What this task involves. For the records below, output each line exactly as it appears, from the first through the line with "fa+ha+maj | 1.081 |".

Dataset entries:
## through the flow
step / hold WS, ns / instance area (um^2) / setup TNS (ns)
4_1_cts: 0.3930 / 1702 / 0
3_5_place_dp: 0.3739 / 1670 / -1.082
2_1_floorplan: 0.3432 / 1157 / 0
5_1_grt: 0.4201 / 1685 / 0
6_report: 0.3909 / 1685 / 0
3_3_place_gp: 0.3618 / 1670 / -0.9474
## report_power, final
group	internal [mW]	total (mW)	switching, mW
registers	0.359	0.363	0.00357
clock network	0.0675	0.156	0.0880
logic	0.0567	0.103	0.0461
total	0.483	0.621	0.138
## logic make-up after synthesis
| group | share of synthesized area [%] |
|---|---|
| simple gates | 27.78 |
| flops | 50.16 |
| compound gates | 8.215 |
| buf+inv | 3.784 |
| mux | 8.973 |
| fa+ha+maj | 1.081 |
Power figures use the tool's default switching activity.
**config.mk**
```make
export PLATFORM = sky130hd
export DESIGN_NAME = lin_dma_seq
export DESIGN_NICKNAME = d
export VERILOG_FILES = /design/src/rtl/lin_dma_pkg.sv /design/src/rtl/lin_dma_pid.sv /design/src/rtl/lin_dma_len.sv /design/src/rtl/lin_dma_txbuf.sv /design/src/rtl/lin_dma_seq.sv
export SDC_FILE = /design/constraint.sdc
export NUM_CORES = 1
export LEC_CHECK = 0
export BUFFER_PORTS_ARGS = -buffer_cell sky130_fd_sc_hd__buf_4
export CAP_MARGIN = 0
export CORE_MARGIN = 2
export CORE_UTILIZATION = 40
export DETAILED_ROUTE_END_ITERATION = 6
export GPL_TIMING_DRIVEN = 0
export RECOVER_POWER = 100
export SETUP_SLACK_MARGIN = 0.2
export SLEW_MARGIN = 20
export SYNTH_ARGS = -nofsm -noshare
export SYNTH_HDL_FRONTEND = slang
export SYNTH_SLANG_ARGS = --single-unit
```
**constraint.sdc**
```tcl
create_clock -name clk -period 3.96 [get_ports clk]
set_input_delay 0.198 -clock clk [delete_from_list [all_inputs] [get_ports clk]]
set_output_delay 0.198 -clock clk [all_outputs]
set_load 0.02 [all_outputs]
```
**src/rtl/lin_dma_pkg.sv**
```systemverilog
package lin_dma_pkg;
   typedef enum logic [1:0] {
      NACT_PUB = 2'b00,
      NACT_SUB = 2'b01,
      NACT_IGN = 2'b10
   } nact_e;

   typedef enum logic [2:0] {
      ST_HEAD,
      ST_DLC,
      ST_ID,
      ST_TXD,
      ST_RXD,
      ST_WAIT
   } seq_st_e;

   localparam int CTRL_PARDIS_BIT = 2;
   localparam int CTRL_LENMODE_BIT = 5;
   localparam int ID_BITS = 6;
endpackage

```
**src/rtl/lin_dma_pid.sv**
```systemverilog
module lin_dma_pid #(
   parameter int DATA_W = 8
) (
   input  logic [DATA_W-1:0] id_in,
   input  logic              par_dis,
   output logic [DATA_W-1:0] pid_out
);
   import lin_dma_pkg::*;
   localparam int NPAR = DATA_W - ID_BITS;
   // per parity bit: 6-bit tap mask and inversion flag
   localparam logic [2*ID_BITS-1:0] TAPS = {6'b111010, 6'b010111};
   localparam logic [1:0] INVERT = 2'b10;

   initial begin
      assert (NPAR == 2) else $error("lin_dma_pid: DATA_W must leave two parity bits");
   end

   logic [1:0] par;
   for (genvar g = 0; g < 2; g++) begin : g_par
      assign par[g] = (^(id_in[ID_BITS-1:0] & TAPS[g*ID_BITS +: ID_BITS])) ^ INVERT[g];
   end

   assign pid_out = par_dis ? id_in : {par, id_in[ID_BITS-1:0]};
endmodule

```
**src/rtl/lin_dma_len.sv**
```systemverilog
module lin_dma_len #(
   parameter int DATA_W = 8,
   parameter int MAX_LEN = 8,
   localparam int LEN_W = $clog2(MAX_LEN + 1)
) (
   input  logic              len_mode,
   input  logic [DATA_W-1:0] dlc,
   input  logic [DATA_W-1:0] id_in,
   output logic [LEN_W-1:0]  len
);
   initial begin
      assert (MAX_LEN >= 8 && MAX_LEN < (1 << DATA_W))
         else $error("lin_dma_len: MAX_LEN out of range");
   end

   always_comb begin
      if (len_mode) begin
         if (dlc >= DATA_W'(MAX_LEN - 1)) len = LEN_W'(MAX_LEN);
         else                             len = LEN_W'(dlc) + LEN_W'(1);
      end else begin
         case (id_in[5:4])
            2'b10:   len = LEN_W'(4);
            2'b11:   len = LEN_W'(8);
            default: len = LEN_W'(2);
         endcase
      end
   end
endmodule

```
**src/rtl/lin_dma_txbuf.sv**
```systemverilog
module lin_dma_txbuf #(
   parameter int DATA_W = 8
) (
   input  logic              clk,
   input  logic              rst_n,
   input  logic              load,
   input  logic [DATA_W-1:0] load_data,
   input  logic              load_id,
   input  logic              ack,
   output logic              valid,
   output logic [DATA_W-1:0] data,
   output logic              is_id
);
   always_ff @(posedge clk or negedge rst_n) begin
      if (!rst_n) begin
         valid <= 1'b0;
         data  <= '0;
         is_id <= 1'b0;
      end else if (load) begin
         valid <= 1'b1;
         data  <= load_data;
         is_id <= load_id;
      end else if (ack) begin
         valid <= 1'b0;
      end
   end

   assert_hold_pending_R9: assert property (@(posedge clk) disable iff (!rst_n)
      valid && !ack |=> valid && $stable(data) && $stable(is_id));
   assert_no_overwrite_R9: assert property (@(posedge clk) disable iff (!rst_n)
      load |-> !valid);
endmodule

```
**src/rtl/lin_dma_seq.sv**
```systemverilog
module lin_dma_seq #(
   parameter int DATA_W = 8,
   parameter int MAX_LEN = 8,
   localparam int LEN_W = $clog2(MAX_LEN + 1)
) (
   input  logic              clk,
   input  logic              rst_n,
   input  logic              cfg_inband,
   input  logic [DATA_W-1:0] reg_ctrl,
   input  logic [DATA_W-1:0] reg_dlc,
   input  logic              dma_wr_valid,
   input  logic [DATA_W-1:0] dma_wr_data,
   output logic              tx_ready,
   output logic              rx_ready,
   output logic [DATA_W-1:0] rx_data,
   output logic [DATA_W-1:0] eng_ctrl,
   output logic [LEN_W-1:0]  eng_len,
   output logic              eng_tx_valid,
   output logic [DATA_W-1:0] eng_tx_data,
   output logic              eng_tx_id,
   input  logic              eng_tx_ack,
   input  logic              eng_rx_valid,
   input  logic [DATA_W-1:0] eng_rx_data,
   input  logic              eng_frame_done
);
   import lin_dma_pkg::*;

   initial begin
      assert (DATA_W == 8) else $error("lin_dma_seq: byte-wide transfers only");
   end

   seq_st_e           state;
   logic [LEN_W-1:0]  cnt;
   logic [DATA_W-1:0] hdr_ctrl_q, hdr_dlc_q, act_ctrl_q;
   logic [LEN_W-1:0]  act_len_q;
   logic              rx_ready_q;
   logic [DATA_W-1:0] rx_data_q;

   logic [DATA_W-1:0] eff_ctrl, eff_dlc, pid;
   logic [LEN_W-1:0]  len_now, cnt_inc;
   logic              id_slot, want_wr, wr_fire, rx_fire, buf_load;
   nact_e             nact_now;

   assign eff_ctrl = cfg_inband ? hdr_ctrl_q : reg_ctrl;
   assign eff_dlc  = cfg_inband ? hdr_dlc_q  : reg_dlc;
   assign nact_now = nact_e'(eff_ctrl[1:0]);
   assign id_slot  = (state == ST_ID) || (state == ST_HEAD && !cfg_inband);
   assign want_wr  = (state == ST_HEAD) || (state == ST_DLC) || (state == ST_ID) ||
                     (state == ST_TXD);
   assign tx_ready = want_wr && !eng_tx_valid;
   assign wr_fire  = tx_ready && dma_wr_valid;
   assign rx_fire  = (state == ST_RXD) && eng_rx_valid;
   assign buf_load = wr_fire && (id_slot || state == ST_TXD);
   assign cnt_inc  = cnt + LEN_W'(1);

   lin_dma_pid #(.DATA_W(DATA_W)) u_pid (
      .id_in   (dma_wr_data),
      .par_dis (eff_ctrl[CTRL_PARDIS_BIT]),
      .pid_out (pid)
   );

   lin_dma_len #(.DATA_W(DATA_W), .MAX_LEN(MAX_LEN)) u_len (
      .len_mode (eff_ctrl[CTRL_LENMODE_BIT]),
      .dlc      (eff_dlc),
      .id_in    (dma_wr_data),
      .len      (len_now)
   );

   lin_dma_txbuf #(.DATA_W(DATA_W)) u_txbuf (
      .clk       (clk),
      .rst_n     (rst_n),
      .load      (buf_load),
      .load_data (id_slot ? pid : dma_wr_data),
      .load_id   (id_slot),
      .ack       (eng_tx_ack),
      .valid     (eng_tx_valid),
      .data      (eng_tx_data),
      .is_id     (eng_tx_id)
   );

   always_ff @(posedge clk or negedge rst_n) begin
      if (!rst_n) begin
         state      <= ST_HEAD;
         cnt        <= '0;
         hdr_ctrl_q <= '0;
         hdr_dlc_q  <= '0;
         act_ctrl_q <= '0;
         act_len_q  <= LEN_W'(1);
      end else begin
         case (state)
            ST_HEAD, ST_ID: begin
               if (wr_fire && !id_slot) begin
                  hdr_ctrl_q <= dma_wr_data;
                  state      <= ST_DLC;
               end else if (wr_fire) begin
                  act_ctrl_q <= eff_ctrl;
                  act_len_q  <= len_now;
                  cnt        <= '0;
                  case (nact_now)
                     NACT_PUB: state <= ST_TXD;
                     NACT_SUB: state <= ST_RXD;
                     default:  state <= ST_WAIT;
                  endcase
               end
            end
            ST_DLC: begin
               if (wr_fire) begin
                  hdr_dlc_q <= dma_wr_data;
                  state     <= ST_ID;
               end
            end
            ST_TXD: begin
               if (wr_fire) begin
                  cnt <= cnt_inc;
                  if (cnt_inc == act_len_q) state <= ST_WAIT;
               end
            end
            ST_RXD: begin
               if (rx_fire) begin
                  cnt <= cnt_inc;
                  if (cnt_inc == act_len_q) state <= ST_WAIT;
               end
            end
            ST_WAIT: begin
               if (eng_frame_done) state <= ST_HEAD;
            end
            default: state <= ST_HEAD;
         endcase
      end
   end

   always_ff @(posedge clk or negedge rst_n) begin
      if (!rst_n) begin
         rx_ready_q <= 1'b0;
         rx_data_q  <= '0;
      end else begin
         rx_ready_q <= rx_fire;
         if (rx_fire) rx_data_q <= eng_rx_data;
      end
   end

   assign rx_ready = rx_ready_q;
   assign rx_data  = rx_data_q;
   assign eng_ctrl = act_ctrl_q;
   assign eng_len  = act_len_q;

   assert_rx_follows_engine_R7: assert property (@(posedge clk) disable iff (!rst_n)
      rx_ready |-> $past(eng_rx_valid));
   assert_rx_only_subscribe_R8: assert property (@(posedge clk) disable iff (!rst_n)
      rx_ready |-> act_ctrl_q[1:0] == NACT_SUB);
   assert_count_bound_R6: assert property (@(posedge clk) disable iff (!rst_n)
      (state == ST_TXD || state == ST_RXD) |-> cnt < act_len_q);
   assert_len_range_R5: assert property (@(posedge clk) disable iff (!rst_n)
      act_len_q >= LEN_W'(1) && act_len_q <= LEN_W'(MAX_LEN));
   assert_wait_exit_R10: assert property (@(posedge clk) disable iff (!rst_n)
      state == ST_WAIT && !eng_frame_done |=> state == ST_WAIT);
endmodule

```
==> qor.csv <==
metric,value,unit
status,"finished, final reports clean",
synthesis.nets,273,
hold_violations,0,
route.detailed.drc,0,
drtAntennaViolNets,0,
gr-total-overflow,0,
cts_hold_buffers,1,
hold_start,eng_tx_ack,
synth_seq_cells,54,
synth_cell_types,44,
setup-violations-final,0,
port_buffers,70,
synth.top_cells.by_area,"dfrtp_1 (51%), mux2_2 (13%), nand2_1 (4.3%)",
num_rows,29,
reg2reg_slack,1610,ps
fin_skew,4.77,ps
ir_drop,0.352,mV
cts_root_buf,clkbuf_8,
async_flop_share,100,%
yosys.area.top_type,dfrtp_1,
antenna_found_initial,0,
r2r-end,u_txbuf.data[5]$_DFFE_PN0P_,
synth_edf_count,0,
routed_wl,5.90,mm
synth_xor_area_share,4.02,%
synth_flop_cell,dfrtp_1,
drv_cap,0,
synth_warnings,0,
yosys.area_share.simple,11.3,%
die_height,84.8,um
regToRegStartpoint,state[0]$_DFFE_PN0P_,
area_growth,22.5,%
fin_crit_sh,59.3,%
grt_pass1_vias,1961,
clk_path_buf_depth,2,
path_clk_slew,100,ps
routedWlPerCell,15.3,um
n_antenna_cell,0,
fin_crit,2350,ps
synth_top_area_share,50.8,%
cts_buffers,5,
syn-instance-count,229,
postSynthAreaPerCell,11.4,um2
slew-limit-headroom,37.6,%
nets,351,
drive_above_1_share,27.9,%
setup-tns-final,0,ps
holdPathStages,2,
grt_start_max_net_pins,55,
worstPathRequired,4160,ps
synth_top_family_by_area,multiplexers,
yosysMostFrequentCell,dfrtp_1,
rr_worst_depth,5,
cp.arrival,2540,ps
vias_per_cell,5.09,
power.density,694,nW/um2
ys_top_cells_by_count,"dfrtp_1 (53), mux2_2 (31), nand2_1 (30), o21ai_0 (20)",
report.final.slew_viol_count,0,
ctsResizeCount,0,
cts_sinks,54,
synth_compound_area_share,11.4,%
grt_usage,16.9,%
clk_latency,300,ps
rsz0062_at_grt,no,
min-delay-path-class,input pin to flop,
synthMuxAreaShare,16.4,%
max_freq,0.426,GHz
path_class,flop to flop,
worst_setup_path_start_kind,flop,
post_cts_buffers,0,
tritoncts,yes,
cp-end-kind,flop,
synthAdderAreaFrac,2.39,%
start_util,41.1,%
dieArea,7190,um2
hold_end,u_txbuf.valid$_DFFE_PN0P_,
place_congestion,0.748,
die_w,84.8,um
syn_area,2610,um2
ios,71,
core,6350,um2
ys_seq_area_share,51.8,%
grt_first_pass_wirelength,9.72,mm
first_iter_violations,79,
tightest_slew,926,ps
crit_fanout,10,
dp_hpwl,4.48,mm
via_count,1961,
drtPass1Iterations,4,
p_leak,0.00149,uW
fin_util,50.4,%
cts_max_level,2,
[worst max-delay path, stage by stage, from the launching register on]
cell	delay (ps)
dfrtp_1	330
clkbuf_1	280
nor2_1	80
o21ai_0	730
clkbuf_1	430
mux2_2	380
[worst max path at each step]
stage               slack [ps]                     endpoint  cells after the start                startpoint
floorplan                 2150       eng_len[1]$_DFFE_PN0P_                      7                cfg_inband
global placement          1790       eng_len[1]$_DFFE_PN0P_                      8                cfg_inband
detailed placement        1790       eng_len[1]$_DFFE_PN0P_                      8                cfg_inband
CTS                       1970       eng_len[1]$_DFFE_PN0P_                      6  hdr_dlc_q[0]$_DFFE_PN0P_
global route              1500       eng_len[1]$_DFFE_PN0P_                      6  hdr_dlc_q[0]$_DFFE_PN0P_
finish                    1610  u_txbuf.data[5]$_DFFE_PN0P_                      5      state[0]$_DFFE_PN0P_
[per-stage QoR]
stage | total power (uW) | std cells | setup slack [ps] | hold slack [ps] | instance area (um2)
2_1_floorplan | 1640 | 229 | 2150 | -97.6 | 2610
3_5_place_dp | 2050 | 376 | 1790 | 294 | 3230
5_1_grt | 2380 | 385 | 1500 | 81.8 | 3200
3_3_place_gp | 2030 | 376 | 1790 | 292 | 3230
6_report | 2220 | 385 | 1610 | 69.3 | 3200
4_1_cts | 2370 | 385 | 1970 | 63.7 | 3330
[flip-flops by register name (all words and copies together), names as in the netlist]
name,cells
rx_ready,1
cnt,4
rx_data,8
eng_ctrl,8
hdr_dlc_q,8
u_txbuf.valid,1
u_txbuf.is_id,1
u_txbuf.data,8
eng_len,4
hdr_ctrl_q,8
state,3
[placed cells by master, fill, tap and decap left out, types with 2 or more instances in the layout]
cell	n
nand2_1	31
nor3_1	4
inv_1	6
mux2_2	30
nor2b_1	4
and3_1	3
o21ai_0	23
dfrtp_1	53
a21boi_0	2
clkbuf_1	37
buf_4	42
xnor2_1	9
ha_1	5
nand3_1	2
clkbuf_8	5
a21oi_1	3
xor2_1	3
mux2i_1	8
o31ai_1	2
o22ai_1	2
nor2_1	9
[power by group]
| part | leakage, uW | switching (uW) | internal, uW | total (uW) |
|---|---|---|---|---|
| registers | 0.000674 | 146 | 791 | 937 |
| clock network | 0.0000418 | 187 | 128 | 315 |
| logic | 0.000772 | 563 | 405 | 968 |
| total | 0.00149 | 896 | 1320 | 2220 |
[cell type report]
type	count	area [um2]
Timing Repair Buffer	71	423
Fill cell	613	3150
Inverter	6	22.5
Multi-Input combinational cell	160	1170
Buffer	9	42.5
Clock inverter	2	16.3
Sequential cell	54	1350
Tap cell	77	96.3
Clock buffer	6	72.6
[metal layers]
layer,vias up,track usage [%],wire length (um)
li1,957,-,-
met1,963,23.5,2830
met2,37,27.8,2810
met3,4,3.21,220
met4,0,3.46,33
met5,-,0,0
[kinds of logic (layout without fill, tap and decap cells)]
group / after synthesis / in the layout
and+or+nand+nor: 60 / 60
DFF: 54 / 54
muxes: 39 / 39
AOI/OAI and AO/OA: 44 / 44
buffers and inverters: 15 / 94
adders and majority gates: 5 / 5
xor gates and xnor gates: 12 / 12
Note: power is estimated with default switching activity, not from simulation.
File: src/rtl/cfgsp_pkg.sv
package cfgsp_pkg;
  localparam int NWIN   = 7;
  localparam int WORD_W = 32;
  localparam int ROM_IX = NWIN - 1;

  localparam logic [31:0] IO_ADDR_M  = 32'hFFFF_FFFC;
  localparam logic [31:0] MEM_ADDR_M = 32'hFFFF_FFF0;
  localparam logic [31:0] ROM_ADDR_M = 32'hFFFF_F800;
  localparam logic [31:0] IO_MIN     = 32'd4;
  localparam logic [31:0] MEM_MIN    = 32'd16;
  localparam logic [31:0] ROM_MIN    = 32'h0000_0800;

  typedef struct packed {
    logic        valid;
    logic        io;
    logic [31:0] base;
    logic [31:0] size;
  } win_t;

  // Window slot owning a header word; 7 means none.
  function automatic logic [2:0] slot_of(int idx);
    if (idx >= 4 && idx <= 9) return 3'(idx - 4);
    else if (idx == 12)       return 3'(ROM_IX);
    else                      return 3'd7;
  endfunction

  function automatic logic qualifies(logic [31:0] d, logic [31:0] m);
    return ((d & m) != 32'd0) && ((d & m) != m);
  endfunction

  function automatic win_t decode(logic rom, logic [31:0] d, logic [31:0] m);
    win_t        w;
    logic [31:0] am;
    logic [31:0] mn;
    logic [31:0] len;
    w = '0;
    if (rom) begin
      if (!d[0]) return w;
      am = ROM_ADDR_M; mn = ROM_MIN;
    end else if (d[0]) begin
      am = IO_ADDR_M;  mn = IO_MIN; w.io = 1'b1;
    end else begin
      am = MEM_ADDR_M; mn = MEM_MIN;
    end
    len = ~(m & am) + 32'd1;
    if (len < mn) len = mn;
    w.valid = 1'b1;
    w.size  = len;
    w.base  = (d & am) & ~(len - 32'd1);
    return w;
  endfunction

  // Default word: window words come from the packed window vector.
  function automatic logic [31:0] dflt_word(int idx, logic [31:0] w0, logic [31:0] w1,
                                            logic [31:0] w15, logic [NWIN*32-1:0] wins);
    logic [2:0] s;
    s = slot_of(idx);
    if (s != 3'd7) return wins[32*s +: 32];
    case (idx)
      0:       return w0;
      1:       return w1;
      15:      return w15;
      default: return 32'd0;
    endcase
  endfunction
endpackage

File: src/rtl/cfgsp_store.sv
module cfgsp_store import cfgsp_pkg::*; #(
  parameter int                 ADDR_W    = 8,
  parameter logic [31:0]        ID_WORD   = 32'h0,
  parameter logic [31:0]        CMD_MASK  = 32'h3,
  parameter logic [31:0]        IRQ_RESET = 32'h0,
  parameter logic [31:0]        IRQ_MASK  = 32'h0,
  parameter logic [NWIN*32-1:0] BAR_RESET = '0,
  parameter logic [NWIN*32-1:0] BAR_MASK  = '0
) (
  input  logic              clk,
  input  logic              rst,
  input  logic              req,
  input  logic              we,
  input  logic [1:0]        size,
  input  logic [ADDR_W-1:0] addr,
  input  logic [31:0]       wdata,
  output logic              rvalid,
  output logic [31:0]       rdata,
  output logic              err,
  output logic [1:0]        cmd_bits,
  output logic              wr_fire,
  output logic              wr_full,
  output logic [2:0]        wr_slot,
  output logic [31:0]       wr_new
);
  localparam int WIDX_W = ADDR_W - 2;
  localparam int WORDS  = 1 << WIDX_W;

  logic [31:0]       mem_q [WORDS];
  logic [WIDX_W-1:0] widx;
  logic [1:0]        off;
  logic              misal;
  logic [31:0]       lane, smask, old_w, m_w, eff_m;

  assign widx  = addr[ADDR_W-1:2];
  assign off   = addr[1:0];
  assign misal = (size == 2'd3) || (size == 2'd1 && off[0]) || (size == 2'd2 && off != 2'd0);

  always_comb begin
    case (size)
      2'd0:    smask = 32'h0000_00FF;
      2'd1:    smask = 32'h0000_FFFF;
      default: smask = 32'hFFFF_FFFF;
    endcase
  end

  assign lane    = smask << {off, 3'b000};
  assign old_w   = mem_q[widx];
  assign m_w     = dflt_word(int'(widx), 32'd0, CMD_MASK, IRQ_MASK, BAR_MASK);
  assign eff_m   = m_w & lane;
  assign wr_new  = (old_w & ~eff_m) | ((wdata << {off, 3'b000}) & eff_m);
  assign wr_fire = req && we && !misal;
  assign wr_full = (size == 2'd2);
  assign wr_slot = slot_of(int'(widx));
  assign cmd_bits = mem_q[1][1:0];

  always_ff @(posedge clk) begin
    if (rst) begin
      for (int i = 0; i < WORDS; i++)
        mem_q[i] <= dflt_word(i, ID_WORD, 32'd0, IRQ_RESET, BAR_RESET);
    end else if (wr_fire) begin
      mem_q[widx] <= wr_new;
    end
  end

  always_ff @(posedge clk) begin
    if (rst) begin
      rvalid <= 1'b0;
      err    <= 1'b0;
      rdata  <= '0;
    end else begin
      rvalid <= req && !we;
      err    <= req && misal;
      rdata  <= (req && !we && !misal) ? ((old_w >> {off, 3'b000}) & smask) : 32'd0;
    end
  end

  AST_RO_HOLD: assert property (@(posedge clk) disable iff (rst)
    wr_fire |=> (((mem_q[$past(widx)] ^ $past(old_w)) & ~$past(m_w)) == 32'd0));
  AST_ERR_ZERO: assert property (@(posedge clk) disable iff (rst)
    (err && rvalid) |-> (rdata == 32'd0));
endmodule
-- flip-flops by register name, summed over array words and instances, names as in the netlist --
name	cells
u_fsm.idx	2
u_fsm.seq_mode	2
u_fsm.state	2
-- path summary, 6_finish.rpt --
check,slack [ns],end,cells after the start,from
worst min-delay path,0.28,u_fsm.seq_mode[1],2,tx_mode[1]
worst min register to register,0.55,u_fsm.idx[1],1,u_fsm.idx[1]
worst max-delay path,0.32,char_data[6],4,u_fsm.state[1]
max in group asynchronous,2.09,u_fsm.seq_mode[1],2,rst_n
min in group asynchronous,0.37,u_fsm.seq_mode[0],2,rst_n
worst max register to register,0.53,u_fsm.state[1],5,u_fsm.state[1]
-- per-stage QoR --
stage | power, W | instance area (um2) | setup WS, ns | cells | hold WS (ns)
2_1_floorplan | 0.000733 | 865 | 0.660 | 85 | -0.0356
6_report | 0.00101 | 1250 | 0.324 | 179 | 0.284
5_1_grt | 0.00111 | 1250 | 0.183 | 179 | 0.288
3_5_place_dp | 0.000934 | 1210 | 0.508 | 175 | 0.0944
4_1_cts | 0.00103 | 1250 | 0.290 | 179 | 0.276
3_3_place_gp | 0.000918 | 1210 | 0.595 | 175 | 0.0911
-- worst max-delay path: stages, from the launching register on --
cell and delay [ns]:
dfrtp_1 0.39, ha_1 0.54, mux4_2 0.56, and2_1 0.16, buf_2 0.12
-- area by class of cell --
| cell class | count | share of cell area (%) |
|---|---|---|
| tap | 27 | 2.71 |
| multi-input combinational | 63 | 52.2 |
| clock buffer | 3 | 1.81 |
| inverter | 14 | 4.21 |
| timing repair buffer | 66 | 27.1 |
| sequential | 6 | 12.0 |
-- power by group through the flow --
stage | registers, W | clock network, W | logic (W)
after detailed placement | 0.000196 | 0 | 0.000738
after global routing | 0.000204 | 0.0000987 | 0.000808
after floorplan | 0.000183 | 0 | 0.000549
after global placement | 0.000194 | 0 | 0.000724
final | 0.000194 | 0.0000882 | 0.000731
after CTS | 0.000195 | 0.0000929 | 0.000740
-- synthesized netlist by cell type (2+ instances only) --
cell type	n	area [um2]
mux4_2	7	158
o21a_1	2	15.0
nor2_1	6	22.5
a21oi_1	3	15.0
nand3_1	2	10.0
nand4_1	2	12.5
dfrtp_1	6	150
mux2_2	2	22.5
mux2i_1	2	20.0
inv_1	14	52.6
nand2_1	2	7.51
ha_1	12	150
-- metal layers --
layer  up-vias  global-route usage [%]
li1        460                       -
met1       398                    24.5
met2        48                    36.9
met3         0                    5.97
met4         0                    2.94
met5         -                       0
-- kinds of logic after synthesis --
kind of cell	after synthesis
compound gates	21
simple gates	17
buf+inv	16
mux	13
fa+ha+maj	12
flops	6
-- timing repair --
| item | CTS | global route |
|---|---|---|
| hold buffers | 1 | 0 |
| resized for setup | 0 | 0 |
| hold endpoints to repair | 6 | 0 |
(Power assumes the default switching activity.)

Exercise output.
## through the flow
step / hold WS, ns / instance area (um^2) / setup TNS (ns)
4_1_cts: 0.3930 / 1702 / 0
3_5_place_dp: 0.3739 / 1670 / -1.082
2_1_floorplan: 0.3432 / 1157 / 0
5_1_grt: 0.4201 / 1685 / 0
6_report: 0.3909 / 1685 / 0
3_3_place_gp: 0.3618 / 1670 / -0.9474
## report_power, final
group	internal [mW]	total (mW)	switching, mW
registers	0.359	0.363	0.00357
clock network	0.0675	0.156	0.0880
logic	0.0567	0.103	0.0461
total	0.483	0.621	0.138
## logic make-up after synthesis
| group | share of synthesized area [%] |
|---|---|
| simple gates | 27.78 |
| flops | 50.16 |
| compound gates | 8.215 |
| buf+inv | 3.784 |
| mux | 8.973 |
| fa+ha+maj | 1.081 |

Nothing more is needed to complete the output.